__Materials provided__
====================
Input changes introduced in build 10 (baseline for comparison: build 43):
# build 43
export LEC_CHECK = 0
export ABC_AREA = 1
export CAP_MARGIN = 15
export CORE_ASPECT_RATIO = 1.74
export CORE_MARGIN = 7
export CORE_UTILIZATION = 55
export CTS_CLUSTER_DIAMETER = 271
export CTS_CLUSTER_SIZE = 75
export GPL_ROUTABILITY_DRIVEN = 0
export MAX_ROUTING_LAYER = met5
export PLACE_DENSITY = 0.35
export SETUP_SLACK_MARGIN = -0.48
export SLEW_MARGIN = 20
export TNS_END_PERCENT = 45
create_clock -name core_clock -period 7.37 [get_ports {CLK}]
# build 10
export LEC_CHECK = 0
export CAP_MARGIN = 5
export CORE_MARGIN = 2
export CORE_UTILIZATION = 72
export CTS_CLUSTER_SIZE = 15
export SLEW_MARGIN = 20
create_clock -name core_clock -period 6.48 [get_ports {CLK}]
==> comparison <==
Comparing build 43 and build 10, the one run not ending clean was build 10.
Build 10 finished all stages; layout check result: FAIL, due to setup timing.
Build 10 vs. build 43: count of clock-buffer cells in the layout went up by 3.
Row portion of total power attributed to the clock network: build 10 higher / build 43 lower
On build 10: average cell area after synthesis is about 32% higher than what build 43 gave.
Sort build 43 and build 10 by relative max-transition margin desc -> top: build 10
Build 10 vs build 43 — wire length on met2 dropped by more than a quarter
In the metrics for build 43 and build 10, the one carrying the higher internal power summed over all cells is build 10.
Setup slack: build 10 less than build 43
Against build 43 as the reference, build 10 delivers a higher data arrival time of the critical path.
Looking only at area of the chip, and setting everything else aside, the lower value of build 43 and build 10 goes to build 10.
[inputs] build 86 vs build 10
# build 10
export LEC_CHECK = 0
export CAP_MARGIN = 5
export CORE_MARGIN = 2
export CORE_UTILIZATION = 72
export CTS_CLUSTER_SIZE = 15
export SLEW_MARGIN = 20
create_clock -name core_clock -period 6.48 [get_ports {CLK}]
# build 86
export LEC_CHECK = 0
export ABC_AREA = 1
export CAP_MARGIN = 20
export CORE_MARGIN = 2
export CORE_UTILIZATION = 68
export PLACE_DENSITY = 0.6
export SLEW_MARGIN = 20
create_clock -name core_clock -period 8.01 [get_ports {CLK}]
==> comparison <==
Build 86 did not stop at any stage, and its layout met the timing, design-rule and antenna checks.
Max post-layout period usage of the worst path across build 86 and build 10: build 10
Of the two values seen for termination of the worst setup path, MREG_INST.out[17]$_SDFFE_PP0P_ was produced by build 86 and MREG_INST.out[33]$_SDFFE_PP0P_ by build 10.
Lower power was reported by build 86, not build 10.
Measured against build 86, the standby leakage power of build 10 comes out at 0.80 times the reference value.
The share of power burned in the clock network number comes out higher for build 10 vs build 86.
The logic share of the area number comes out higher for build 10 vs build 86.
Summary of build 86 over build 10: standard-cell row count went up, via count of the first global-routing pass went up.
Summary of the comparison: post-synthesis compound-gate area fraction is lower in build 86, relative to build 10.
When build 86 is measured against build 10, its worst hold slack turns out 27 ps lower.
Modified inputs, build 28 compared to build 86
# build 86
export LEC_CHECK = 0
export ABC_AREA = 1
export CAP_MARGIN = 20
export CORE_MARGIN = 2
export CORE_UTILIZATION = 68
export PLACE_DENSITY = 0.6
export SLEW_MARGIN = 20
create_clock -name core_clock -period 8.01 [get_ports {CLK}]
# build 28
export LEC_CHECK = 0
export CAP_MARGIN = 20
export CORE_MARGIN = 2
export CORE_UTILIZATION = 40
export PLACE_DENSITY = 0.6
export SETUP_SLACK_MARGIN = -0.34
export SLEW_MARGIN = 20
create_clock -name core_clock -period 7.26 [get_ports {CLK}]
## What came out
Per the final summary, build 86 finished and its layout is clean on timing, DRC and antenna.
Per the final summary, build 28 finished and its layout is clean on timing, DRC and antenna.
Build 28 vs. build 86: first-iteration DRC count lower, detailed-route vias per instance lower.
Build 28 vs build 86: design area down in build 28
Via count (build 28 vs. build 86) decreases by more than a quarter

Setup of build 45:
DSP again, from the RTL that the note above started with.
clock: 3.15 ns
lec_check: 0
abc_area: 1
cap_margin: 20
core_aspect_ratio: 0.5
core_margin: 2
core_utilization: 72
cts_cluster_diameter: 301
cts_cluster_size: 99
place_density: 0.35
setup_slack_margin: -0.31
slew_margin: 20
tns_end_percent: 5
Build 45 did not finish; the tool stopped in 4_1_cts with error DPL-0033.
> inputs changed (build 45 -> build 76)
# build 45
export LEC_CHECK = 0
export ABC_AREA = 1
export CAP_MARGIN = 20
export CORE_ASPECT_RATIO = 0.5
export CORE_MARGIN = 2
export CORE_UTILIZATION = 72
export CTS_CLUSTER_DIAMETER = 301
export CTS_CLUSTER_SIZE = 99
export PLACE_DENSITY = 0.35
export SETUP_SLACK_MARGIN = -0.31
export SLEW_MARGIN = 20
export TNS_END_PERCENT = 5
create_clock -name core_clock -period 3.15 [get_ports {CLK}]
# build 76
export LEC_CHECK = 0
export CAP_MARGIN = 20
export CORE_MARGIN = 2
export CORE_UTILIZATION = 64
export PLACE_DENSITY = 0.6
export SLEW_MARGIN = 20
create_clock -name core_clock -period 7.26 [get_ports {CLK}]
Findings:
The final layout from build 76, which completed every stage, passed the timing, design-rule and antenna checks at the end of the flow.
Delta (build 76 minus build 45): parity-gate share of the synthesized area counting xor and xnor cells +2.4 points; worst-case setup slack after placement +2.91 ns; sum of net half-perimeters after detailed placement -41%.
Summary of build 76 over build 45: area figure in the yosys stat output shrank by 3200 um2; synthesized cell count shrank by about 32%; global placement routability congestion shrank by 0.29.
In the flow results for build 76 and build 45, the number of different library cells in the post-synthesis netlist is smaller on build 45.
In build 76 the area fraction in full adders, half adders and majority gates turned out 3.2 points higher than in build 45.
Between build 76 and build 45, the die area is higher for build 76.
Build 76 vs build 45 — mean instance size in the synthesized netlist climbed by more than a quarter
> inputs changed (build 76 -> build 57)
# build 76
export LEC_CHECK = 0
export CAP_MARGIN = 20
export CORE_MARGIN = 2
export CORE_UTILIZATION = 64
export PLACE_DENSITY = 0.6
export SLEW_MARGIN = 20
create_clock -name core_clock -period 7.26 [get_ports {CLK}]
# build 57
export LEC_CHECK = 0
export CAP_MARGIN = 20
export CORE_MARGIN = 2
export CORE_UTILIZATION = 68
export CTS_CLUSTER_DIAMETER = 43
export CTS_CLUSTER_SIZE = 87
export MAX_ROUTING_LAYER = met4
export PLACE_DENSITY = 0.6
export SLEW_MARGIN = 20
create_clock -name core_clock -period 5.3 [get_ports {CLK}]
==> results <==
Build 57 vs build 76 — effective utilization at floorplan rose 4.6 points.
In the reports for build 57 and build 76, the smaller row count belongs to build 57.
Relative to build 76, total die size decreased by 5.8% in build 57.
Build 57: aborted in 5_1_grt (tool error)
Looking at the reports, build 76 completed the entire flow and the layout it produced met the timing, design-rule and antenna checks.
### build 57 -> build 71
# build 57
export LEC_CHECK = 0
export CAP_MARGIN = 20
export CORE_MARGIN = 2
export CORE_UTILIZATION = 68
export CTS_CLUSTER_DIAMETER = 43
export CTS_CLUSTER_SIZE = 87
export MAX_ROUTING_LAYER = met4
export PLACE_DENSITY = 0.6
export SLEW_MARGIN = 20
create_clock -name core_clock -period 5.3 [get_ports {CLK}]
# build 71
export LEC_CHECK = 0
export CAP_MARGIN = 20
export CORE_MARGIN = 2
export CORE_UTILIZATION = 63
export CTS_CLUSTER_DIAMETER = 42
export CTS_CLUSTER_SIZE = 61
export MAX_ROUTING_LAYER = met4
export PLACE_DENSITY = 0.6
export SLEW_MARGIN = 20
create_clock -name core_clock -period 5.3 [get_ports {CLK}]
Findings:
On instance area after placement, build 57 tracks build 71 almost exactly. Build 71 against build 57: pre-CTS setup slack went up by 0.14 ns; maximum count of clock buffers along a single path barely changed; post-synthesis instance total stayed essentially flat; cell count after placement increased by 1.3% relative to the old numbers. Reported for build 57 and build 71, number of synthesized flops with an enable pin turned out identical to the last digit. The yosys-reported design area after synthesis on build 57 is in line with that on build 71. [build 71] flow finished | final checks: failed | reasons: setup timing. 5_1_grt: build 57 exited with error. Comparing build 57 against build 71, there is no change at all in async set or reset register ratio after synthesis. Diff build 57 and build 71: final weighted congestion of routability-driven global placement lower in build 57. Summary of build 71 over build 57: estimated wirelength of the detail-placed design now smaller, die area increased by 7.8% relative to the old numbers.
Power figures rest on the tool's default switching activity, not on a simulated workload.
====================
__Problem statement__
In the listing above, find the lines holding the word "finished" and copy them.

__Response__
Build 10 finished all stages; layout check result: FAIL, due to setup timing.
Per the final summary, build 86 finished and its layout is clean on timing, DRC and antenna.
Per the final summary, build 28 finished and its layout is clean on timing, DRC and antenna.
On instance area after placement, build 57 tracks build 71 almost exactly. Build 71 against build 57: pre-CTS setup slack went up by 0.14 ns; maximum count of clock buffers along a single path barely changed; post-synthesis instance total stayed essentially flat; cell count after placement increased by 1.3% relative to the old numbers. Reported for build 57 and build 71, number of synthesized flops with an enable pin turned out identical to the last digit. The yosys-reported design area after synthesis on build 57 is in line with that on build 71. [build 71] flow finished | final checks: failed | reasons: setup timing. 5_1_grt: build 57 exited with error. Comparing build 57 against build 71, there is no change at all in async set or reset register ratio after synthesis. Diff build 57 and build 71: final weighted congestion of routability-driven global placement lower in build 57. Summary of build 71 over build 57: estimated wirelength of the detail-placed design now smaller, die area increased by 7.8% relative to the old numbers.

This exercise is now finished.